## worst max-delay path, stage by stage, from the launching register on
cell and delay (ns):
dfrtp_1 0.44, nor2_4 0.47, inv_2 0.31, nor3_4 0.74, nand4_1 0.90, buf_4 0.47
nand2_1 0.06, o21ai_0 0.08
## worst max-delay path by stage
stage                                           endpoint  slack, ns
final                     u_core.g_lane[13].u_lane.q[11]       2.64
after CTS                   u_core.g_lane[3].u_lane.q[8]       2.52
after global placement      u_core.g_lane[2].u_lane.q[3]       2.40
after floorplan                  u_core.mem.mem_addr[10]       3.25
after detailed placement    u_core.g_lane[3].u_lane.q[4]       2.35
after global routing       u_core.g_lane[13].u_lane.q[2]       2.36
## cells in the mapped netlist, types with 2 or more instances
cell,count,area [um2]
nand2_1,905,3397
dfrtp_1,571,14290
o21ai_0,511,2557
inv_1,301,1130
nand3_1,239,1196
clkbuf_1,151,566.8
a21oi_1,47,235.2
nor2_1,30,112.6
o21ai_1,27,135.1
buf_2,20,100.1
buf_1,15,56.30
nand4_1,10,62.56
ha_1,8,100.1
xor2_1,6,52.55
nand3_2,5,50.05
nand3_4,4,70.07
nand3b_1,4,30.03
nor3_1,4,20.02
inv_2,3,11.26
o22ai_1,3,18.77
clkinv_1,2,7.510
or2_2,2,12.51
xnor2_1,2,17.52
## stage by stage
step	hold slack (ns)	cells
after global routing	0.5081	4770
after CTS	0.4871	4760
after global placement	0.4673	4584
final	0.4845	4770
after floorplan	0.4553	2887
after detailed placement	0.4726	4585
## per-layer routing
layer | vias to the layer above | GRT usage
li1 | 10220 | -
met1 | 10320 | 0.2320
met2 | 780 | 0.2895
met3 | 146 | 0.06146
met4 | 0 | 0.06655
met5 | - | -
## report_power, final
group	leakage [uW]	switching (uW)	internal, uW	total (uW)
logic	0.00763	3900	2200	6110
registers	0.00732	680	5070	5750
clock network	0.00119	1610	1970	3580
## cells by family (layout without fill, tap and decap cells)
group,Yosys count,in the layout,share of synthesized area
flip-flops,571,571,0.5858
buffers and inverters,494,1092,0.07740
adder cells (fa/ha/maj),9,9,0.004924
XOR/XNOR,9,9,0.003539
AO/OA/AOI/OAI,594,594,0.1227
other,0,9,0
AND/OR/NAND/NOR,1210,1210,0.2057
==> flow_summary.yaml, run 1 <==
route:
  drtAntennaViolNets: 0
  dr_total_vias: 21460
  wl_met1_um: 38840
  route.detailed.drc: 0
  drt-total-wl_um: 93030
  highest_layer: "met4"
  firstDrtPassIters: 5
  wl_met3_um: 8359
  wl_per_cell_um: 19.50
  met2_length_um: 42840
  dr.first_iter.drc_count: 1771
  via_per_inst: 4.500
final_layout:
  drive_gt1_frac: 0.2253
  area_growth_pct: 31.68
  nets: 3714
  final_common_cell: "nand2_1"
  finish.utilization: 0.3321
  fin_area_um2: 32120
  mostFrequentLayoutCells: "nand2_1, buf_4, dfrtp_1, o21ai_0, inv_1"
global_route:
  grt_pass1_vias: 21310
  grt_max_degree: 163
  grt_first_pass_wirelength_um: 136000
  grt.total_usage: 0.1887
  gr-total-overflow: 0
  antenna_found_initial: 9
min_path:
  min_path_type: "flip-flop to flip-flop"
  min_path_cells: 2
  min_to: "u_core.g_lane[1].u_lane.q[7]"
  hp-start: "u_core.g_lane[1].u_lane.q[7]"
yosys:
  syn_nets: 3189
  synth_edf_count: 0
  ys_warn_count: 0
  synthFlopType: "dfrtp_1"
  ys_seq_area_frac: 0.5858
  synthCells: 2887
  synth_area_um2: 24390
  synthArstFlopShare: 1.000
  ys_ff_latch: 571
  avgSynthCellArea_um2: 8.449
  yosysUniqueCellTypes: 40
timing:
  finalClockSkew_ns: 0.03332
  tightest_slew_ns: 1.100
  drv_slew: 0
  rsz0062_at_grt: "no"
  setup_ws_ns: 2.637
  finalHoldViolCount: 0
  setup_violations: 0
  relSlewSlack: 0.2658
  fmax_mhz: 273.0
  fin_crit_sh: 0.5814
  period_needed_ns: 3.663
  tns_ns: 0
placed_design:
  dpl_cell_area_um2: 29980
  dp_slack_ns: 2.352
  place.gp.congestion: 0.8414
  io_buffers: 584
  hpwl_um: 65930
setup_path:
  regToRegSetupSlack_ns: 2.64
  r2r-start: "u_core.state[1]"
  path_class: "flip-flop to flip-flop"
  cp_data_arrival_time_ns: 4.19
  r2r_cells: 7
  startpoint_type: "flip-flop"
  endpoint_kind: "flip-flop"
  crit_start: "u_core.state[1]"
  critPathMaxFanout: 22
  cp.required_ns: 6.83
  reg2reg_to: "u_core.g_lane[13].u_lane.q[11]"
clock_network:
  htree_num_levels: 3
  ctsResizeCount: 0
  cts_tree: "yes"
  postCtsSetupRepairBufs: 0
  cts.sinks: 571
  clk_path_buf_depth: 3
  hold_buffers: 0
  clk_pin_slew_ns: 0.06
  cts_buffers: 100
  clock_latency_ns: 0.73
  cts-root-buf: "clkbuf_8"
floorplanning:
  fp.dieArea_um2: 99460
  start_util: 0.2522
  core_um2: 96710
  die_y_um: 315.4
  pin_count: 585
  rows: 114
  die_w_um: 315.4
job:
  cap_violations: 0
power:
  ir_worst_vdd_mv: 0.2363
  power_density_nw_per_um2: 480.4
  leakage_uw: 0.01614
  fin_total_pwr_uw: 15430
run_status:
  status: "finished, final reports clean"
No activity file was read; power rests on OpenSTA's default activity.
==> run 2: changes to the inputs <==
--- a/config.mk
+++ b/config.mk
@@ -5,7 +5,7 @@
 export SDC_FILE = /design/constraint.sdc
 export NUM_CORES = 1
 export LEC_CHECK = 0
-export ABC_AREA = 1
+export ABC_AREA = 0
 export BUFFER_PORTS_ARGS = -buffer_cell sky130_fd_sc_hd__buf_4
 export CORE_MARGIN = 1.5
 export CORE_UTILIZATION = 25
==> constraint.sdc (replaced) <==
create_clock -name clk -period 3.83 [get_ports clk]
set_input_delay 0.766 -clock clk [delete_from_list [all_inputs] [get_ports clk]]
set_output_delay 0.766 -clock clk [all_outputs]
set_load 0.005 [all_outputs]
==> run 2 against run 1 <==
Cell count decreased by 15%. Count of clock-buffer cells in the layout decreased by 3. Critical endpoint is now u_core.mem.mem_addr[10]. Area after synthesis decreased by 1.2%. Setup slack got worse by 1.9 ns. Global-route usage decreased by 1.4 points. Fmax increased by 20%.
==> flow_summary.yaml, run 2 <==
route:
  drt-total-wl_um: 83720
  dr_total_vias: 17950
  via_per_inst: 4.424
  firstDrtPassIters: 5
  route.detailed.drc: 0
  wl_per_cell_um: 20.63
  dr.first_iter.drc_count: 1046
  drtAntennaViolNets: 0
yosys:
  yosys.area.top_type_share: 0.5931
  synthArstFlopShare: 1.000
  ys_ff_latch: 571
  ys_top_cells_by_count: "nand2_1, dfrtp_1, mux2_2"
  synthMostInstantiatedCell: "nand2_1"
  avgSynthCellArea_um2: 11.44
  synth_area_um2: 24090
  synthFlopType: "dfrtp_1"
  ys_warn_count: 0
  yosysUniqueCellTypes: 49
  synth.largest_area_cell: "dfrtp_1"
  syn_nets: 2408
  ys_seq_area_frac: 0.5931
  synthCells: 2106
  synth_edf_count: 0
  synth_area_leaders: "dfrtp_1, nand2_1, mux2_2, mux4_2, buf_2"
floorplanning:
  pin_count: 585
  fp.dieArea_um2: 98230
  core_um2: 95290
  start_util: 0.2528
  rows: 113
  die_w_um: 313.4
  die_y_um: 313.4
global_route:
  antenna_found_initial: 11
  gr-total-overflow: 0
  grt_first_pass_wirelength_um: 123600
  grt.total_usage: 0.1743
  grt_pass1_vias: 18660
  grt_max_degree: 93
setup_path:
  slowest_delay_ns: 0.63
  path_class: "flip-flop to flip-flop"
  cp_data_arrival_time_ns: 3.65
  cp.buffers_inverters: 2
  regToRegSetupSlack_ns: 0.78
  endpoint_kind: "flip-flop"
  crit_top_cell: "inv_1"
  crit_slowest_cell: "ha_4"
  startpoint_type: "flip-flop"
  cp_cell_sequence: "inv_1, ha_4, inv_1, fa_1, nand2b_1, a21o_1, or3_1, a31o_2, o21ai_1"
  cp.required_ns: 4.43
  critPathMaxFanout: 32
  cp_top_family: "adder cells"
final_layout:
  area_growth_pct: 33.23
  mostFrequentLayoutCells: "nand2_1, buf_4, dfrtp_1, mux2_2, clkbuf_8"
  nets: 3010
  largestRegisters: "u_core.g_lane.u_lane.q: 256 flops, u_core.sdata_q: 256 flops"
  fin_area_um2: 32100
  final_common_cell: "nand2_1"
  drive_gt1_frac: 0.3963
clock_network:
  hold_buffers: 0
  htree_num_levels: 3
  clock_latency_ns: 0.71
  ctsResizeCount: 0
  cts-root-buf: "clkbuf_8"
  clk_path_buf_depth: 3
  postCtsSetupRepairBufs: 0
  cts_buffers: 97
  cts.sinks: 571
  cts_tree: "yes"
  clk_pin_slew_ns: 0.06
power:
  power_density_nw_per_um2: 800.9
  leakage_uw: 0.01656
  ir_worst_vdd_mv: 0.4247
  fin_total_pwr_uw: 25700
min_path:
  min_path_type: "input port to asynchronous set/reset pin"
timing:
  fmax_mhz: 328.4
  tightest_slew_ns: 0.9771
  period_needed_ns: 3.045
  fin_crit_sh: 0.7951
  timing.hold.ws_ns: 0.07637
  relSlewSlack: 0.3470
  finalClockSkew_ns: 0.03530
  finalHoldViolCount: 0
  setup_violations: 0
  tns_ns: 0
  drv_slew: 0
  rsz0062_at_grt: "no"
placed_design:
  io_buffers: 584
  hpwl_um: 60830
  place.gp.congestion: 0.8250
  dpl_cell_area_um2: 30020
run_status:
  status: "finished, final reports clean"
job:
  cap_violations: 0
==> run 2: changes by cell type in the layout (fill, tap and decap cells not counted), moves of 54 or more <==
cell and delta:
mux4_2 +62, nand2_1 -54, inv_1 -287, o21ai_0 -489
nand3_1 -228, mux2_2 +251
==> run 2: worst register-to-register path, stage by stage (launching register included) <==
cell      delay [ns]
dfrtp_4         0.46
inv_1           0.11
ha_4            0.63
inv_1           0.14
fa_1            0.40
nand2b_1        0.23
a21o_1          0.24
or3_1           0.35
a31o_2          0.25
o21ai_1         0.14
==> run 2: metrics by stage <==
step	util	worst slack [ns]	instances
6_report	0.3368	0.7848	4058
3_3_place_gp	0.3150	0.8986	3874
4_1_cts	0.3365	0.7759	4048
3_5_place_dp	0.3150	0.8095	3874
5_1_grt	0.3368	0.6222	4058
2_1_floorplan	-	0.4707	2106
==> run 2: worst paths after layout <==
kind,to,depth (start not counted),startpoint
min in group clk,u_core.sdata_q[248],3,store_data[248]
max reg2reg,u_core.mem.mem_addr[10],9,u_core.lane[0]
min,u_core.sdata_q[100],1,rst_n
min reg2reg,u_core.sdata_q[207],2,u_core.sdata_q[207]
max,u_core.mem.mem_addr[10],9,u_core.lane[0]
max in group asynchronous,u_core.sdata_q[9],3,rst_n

WHAT IS NEEDED:
Start at the line containing "max,u_core.mem.mem_addr[10],9,u_core.lane[0]" and return each line up to and including the last line of the material.

ANSWER BOX:
max,u_core.mem.mem_addr[10],9,u_core.lane[0]
max in group asynchronous,u_core.sdata_q[9],3,rst_n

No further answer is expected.